Data to use Start Marker
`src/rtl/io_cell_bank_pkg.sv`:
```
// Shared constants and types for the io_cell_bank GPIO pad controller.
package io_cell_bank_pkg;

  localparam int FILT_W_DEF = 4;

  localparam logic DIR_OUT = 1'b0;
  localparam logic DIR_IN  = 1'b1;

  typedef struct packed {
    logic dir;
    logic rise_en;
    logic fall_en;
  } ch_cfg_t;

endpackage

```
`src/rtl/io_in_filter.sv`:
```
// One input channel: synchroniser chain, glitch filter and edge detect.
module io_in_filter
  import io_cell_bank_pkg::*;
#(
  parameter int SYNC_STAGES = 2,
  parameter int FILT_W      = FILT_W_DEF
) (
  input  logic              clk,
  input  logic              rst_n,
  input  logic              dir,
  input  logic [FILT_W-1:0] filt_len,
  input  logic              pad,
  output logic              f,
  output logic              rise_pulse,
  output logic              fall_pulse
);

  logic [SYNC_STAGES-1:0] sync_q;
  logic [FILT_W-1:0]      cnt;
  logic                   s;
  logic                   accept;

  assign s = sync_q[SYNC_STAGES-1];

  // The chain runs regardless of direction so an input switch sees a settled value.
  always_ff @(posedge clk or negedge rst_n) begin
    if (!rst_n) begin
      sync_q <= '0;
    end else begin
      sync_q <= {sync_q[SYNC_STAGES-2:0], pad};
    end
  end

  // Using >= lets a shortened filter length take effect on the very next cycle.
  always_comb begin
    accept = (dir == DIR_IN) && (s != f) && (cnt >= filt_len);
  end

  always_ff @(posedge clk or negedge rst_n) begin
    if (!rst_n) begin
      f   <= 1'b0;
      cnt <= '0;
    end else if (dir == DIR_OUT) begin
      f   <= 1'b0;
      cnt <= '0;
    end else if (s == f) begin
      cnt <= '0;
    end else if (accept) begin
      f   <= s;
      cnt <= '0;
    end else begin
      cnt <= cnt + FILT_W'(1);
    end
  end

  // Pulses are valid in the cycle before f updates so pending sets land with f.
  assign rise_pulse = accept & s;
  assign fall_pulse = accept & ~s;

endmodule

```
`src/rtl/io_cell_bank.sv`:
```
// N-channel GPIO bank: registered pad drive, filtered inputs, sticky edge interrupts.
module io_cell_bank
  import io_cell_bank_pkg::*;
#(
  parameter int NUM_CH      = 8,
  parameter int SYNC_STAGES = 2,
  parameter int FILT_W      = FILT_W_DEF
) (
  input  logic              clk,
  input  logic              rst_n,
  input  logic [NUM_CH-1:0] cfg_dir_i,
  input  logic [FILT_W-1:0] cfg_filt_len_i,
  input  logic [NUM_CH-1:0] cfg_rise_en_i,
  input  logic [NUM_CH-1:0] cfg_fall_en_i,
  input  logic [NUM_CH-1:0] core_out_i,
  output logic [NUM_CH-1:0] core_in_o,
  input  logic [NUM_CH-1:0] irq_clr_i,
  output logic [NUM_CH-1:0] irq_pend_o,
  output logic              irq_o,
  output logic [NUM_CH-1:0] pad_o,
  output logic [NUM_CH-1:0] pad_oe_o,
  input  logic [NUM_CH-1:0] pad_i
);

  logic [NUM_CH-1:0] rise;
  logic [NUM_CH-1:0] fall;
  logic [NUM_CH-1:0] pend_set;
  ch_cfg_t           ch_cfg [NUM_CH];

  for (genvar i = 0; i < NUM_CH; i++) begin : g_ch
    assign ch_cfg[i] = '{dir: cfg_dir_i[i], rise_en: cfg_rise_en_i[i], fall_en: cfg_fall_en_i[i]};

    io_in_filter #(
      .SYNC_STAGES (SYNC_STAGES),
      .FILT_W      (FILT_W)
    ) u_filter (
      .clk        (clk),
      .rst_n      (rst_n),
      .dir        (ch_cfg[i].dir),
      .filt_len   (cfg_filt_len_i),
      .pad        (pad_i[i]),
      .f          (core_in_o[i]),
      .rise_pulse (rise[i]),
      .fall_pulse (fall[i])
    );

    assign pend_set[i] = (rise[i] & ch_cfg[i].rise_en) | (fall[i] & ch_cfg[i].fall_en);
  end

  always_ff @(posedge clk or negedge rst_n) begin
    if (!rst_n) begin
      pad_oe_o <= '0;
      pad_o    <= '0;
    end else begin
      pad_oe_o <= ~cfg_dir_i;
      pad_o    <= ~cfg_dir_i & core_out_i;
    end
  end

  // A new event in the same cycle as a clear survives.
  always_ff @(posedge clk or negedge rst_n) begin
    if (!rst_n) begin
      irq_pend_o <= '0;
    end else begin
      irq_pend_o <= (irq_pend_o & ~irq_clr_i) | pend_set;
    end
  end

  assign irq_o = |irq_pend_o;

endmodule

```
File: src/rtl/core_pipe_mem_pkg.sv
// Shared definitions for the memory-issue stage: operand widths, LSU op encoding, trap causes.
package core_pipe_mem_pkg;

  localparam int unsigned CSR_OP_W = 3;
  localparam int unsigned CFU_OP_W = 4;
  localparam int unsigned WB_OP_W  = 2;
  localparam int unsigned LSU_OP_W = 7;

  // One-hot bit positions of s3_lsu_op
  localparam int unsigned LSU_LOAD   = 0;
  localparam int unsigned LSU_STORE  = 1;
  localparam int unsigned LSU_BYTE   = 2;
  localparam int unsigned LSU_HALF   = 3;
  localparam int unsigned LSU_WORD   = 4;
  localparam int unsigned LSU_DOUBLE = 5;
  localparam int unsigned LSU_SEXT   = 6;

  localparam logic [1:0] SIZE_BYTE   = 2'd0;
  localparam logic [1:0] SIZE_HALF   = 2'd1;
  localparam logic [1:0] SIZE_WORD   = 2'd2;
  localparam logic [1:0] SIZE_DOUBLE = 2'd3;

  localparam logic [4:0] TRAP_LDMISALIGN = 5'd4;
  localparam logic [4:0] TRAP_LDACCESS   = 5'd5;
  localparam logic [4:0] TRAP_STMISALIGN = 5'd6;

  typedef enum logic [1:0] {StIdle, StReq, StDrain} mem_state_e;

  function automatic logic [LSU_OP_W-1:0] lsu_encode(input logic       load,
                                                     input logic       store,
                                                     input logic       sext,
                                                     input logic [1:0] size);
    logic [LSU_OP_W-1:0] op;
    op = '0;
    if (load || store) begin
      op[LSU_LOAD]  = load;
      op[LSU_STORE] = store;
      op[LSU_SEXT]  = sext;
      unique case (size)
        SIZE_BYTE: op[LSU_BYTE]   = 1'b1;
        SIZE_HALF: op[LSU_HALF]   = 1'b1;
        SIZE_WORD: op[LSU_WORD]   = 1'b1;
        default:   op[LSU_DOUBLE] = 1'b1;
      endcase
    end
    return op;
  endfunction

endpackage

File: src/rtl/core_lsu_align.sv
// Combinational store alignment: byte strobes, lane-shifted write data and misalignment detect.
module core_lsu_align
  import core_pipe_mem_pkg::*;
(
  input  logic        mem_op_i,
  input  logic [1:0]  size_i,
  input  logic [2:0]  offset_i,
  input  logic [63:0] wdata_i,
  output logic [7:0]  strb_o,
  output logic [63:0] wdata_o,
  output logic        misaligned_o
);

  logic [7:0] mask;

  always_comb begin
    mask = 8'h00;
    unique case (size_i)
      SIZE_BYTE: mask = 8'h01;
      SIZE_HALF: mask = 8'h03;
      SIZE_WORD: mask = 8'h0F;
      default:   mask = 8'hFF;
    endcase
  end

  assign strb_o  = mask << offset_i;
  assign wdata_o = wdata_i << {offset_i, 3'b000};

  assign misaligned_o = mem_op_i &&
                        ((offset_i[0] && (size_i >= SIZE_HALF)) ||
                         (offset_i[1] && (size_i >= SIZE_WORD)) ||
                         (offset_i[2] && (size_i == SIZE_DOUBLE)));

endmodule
Data to use End Marker
Data to use Start Marker
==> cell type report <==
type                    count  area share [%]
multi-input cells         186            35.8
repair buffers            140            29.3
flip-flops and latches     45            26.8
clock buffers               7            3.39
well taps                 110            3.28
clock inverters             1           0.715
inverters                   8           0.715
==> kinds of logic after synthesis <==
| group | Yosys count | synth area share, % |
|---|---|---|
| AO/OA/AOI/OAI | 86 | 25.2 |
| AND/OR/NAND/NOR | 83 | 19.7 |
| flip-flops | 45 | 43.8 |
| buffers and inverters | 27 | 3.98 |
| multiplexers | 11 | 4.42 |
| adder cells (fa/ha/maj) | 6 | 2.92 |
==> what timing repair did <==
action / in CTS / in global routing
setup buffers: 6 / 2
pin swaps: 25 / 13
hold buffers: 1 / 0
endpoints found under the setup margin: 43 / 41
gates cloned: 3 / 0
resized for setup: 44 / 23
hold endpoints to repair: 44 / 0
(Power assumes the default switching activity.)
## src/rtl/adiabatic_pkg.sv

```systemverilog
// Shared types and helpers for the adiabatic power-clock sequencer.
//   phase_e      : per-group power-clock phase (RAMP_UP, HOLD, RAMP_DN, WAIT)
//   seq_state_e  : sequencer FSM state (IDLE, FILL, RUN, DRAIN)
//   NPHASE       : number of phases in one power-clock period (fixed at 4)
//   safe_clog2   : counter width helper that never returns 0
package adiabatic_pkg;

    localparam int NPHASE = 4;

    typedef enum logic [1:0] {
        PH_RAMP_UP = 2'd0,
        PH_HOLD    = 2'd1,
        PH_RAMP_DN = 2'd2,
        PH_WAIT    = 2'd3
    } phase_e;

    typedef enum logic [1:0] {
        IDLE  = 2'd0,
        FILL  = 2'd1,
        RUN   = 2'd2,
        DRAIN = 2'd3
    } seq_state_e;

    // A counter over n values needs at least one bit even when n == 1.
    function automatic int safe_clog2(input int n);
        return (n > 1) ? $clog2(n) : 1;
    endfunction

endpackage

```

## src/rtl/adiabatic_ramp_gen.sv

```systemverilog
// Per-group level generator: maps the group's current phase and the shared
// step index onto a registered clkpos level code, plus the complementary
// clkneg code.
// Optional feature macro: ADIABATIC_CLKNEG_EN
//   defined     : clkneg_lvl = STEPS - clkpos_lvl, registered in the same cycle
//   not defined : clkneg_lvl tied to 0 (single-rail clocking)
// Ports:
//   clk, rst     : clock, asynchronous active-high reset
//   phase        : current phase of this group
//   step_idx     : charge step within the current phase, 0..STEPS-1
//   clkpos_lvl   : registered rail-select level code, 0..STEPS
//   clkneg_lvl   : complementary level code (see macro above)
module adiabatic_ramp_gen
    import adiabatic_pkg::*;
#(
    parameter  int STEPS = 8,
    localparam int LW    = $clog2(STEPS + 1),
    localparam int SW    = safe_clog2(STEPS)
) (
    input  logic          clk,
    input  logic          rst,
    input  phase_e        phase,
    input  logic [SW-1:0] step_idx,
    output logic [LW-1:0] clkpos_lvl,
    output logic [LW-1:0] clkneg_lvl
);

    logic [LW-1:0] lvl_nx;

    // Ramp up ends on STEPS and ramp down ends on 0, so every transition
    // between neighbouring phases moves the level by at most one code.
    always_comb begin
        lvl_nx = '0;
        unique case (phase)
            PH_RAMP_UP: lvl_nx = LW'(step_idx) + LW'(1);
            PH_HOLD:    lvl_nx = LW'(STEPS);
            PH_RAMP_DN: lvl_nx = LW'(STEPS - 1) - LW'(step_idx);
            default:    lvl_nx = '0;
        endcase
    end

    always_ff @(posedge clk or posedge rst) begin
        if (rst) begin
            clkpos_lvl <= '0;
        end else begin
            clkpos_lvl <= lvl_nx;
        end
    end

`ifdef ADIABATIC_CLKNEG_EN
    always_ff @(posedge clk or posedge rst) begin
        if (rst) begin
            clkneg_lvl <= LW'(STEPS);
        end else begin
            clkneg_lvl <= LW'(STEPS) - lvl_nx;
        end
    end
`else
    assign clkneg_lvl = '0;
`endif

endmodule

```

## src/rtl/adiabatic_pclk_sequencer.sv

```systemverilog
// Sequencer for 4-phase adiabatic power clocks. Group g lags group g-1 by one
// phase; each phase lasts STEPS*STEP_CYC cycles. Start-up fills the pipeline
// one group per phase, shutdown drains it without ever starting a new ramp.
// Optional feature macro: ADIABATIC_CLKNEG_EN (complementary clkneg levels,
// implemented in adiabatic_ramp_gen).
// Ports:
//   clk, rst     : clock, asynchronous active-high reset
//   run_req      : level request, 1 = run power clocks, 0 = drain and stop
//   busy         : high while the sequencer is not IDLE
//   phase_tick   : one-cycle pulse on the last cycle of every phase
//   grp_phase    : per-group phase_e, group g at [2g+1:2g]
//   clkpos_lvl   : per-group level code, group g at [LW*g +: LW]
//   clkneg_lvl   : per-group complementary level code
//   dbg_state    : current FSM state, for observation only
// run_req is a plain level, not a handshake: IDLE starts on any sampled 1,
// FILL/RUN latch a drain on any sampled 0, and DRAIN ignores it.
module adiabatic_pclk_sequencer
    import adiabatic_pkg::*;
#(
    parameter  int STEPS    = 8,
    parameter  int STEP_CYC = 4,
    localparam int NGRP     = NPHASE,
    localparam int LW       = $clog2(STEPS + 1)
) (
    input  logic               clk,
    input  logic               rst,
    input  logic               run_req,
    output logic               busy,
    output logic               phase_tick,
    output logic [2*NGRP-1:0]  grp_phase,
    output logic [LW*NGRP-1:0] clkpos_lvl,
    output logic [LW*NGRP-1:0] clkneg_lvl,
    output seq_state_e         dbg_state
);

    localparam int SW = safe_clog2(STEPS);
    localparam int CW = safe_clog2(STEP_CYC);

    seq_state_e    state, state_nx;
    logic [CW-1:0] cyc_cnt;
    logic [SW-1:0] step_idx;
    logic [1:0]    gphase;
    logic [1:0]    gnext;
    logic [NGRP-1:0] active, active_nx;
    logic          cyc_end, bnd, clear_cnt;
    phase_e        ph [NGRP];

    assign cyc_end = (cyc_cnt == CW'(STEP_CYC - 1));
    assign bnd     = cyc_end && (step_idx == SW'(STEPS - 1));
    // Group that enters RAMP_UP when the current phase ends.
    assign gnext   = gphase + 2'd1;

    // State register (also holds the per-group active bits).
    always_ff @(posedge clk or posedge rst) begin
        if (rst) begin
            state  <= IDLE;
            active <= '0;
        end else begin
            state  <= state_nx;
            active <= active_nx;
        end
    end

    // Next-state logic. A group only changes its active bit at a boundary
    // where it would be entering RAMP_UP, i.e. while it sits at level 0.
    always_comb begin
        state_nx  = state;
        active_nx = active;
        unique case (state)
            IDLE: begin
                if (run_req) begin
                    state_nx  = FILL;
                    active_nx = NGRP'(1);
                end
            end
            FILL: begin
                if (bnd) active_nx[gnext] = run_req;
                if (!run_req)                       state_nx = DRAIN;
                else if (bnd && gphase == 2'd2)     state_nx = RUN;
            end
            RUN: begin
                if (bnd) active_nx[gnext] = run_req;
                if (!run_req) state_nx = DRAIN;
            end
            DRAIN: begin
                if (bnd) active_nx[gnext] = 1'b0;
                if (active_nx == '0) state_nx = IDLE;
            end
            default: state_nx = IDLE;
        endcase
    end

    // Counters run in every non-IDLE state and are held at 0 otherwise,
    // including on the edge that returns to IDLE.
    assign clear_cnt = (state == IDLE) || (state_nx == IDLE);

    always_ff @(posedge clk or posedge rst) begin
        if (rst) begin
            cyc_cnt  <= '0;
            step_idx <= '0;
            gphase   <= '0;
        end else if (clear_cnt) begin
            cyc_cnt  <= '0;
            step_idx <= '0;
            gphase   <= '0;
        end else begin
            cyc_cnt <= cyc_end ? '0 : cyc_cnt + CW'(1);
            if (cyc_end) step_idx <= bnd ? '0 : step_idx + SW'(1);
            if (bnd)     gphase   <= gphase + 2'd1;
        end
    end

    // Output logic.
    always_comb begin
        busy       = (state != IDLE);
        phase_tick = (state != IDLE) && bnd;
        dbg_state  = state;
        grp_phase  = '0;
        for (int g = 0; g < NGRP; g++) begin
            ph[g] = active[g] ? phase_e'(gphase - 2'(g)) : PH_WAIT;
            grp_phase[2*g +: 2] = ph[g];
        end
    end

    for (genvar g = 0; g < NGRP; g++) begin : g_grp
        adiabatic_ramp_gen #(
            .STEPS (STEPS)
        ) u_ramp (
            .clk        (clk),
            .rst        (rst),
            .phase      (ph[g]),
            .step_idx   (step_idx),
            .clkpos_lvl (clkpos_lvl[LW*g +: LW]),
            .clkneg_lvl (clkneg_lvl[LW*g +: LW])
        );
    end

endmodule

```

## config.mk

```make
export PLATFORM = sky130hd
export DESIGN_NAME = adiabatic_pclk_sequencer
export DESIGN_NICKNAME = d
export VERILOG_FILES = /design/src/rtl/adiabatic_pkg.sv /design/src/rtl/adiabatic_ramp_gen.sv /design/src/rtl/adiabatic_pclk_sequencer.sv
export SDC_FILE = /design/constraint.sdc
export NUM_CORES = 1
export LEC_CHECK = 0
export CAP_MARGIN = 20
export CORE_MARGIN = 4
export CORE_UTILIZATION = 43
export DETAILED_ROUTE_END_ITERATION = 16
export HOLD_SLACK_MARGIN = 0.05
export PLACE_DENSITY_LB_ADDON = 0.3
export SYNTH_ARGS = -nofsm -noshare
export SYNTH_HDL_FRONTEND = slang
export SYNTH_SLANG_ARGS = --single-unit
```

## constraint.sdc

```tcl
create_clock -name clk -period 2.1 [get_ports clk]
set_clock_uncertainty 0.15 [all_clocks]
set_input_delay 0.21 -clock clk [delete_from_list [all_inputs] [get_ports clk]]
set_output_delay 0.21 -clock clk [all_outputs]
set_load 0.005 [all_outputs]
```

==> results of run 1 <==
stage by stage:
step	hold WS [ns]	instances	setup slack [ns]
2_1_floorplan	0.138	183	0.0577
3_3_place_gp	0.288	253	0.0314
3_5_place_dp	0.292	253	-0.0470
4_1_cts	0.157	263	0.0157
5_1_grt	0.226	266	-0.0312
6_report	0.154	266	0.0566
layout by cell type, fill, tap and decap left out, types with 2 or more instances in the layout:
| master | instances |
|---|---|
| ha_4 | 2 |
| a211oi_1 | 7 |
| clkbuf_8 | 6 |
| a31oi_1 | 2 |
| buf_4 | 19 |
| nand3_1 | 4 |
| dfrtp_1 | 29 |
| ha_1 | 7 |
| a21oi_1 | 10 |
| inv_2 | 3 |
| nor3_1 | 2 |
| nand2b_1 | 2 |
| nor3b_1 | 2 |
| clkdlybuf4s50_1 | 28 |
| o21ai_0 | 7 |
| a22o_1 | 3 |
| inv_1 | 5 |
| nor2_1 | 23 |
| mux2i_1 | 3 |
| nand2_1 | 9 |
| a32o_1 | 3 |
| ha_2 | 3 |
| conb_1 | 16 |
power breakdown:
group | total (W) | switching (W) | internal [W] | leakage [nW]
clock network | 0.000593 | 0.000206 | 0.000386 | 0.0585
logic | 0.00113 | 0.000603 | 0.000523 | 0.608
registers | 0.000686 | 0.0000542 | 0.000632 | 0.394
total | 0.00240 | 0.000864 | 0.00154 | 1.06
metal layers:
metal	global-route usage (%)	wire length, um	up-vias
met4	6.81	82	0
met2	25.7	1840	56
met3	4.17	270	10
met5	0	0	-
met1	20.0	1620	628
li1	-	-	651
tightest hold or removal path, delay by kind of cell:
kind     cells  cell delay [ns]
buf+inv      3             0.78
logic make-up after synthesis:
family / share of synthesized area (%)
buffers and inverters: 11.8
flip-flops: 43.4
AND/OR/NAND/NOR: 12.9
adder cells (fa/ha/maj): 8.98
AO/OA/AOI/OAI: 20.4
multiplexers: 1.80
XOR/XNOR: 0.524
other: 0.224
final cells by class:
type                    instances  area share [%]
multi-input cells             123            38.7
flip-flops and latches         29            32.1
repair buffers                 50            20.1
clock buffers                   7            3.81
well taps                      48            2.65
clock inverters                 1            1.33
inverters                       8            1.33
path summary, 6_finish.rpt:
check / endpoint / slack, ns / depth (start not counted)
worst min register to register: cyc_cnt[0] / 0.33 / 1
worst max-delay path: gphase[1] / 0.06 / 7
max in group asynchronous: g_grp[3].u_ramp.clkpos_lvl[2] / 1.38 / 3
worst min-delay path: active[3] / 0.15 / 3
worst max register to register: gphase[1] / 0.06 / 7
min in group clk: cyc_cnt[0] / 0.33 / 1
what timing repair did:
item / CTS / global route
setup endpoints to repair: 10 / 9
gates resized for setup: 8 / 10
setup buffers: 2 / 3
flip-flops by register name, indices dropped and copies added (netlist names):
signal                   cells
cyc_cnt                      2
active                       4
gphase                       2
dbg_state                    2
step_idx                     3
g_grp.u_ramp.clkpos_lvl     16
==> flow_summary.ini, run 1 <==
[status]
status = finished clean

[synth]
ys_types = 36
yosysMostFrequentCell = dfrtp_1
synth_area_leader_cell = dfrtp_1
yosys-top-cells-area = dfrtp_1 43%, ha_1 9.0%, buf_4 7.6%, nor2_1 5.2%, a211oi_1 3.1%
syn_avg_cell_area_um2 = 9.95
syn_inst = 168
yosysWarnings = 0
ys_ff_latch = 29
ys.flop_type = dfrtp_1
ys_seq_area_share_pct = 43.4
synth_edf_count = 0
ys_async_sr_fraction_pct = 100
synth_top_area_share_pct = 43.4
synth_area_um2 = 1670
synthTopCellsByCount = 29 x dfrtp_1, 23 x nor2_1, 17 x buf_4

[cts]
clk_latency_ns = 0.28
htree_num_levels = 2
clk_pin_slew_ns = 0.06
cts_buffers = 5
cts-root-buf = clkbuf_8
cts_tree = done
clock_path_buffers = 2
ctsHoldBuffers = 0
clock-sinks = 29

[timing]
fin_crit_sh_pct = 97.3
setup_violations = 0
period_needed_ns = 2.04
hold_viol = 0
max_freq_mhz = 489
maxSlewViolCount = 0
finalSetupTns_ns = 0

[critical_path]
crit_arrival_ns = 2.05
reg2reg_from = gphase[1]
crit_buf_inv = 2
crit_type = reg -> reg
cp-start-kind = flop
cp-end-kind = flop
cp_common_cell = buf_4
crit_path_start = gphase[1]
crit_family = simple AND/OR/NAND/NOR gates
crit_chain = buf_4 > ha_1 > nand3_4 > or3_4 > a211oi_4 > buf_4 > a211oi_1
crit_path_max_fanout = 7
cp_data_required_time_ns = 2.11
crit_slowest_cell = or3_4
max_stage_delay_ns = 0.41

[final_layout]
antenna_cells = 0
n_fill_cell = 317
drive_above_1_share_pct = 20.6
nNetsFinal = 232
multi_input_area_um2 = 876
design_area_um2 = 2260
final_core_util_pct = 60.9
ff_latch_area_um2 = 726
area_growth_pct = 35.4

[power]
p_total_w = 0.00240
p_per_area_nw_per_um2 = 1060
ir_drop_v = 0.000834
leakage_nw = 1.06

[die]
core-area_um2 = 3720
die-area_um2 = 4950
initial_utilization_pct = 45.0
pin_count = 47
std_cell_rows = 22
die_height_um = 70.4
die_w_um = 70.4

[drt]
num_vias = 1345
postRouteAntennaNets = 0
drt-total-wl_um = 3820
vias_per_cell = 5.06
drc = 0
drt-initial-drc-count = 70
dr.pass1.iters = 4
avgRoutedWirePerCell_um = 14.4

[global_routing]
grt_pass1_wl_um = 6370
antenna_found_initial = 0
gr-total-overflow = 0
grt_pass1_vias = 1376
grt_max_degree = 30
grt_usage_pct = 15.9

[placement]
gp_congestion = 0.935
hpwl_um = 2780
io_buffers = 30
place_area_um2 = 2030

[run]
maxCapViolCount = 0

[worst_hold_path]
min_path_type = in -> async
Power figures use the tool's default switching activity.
Data to use End Marker
Data to use Start Marker
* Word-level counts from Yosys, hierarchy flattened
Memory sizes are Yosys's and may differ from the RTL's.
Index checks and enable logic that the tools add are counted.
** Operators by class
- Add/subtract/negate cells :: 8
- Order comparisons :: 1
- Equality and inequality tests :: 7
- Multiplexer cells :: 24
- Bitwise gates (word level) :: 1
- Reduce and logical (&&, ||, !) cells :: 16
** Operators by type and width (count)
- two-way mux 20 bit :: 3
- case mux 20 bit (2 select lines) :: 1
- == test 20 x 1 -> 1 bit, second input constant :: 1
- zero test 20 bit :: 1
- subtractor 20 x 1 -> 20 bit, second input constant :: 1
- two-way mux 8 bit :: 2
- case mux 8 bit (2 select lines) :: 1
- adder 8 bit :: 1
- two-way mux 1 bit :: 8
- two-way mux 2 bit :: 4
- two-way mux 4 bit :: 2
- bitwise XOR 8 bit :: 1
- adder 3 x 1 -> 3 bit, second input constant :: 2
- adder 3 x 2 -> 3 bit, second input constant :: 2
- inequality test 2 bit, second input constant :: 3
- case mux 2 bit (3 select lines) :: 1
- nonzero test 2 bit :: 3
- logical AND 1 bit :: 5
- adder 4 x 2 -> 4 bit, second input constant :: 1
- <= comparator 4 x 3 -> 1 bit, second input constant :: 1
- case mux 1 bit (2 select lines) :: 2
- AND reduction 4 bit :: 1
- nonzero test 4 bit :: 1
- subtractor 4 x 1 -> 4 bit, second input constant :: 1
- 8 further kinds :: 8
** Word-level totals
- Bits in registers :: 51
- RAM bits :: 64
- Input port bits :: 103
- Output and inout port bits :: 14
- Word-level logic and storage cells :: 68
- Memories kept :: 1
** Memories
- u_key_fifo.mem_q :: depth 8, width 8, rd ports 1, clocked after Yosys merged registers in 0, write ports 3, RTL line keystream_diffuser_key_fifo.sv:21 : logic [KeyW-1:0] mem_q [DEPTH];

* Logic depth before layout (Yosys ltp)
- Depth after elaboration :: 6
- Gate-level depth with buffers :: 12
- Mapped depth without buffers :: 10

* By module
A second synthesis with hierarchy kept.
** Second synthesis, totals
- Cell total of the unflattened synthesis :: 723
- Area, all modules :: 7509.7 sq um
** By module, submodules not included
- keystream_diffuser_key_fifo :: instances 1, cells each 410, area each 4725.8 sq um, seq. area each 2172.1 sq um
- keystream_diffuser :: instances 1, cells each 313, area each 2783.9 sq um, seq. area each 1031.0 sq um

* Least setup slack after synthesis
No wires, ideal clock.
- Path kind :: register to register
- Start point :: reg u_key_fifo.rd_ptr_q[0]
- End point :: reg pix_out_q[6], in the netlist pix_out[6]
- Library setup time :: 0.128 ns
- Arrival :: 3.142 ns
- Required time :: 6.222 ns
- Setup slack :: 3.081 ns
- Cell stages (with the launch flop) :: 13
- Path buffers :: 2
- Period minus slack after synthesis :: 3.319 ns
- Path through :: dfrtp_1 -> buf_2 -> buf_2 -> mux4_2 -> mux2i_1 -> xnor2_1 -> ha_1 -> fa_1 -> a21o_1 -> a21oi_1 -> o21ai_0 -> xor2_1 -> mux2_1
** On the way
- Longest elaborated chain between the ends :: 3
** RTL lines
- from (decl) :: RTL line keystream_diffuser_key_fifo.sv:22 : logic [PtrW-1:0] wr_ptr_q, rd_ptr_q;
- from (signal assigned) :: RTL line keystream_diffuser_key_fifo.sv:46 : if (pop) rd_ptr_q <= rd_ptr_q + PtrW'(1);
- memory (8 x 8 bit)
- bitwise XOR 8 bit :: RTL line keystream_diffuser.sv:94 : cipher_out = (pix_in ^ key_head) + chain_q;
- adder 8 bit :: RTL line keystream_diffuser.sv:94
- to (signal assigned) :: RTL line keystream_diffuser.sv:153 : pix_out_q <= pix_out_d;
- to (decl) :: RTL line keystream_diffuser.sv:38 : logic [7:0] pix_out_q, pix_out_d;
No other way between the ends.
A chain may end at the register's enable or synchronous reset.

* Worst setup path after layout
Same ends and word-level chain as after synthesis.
Data to use End Marker
## What to produce
Could you transcribe the entries above word for word, from the line with "- Memories kept :: 1" down to the line with "Same ends and", keeping both?

## Reply to the task
- Memories kept :: 1
** Memories
- u_key_fifo.mem_q :: depth 8, width 8, rd ports 1, clocked after Yosys merged registers in 0, write ports 3, RTL line keystream_diffuser_key_fifo.sv:21 : logic [KeyW-1:0] mem_q [DEPTH];

* Logic depth before layout (Yosys ltp)
- Depth after elaboration :: 6
- Gate-level depth with buffers :: 12
- Mapped depth without buffers :: 10

* By module
A second synthesis with hierarchy kept.
** Second synthesis, totals
- Cell total of the unflattened synthesis :: 723
- Area, all modules :: 7509.7 sq um
** By module, submodules not included
- keystream_diffuser_key_fifo :: instances 1, cells each 410, area each 4725.8 sq um, seq. area each 2172.1 sq um
- keystream_diffuser :: instances 1, cells each 313, area each 2783.9 sq um, seq. area each 1031.0 sq um

* Least setup slack after synthesis
No wires, ideal clock.
- Path kind :: register to register
- Start point :: reg u_key_fifo.rd_ptr_q[0]
- End point :: reg pix_out_q[6], in the netlist pix_out[6]
- Library setup time :: 0.128 ns
- Arrival :: 3.142 ns
- Required time :: 6.222 ns
- Setup slack :: 3.081 ns
- Cell stages (with the launch flop) :: 13
- Path buffers :: 2
- Period minus slack after synthesis :: 3.319 ns
- Path through :: dfrtp_1 -> buf_2 -> buf_2 -> mux4_2 -> mux2i_1 -> xnor2_1 -> ha_1 -> fa_1 -> a21o_1 -> a21oi_1 -> o21ai_0 -> xor2_1 -> mux2_1
** On the way
- Longest elaborated chain between the ends :: 3
** RTL lines
- from (decl) :: RTL line keystream_diffuser_key_fifo.sv:22 : logic [PtrW-1:0] wr_ptr_q, rd_ptr_q;
- from (signal assigned) :: RTL line keystream_diffuser_key_fifo.sv:46 : if (pop) rd_ptr_q <= rd_ptr_q + PtrW'(1);
- memory (8 x 8 bit)
- bitwise XOR 8 bit :: RTL line keystream_diffuser.sv:94 : cipher_out = (pix_in ^ key_head) + chain_q;
- adder 8 bit :: RTL line keystream_diffuser.sv:94
- to (signal assigned) :: RTL line keystream_diffuser.sv:153 : pix_out_q <= pix_out_d;
- to (decl) :: RTL line keystream_diffuser.sv:38 : logic [7:0] pix_out_q, pix_out_d;
No other way between the ends.
A chain may end at the register's enable or synchronous reset.

* Worst setup path after layout
Same ends and word-level chain as after synthesis.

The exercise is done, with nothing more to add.